● Exercise instructions
A single number is required: how many lines in the records below contain "else".

● Input
### src/rtl/tiny_fetch.sv
// TinyCPU fetch stage: PC walker, imem req/ack handshake, small instruction FIFO.
// Optional FETCH_STALL_CNT_EN adds a saturating decode-stall cycle counter.
module tiny_fetch #(
    parameter int ADDR_W   = 8,
    parameter int INSTR_W  = 16,
    parameter int RESET_PC = 0,
    parameter int DEPTH    = 2
) (
    input  logic               clk,
    input  logic               reset,
    output logic               imem_req,
    output logic [ADDR_W-1:0]  imem_addr,
    input  logic               imem_ack,
    input  logic [INSTR_W-1:0] imem_rdata,
    input  logic               redirect,
    input  logic [ADDR_W-1:0]  redirect_pc,
    output logic               inst_valid,
    input  logic               inst_ready,
    output logic [INSTR_W-1:0] inst_data,
    output logic [ADDR_W-1:0]  inst_pc
`ifdef FETCH_STALL_CNT_EN
    ,
    output logic [15:0]        stall_cnt
`endif
);

    localparam int PW = (DEPTH > 1) ? $clog2(DEPTH) : 1;
    localparam int CW = PW + 1;

    typedef enum logic [1:0] {
        S_IDLE,
        S_REQ,
        S_FULL
    } state_e;

    state_e              state_q, state_d;
    logic [ADDR_W-1:0]   pc_q, pc_d;
    logic [CW-1:0]       cnt_q, cnt_d, cnt_next;
    logic [PW-1:0]       rd_q, rd_d;
    logic [PW-1:0]       wr_q, wr_d;
    logic [INSTR_W-1:0]  dat_q [DEPTH];
    logic [ADDR_W-1:0]   pcm_q [DEPTH];
    logic                push, pop;

    assign imem_req   = (state_q == S_REQ);
    assign imem_addr  = pc_q;
    assign inst_valid = (cnt_q != '0);
    assign inst_data  = dat_q[rd_q];
    assign inst_pc    = pcm_q[rd_q];

    // Redirect squashes both the returning word and any decode handshake.
    assign push     = imem_req & imem_ack & ~redirect;
    assign pop      = inst_valid & inst_ready & ~redirect;
    assign cnt_next = cnt_q + CW'(push) - CW'(pop);

    always_comb begin
        state_d = state_q;
        pc_d    = pc_q;
        cnt_d   = cnt_next;
        rd_d    = rd_q + PW'(pop);
        wr_d    = wr_q + PW'(push);
        if (redirect) begin
            state_d = S_IDLE;
            pc_d    = redirect_pc;
            cnt_d   = '0;
            rd_d    = '0;
            wr_d    = '0;
        end else begin
            unique case (state_q)
                S_IDLE: state_d = S_REQ;
                S_REQ: begin
                    if (push) begin
                        pc_d = pc_q + 1'b1;
                        if (cnt_next == CW'(DEPTH))
                            state_d = S_FULL;
                    end
                end
                S_FULL: begin
                    if (pop)
                        state_d = S_REQ;
                end
                default: state_d = S_IDLE;
            endcase
        end
    end

    always_ff @(posedge clk) begin
        if (reset) begin
            state_q <= S_IDLE;
            pc_q    <= ADDR_W'(RESET_PC);
            cnt_q   <= '0;
            rd_q    <= '0;
            wr_q    <= '0;
        end else begin
            state_q <= state_d;
            pc_q    <= pc_d;
            cnt_q   <= cnt_d;
            rd_q    <= rd_d;
            wr_q    <= wr_d;
        end
    end

    always_ff @(posedge clk) begin
        if (reset) begin
            for (int i = 0; i < DEPTH; i++) begin
                dat_q[i] <= '0;
                pcm_q[i] <= '0;
            end
        end else if (push) begin
            dat_q[wr_q] <= imem_rdata;
            pcm_q[wr_q] <= pc_q;
        end
    end

`ifdef FETCH_STALL_CNT_EN
    logic [15:0] stall_q;

    assign stall_cnt = stall_q;

    always_ff @(posedge clk) begin
        if (reset)
            stall_q <= '0;
        else if (inst_valid && !inst_ready && stall_q != 16'hFFFF)
            stall_q <= stall_q + 16'd1;
    end
`endif

endmodule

● Result below
4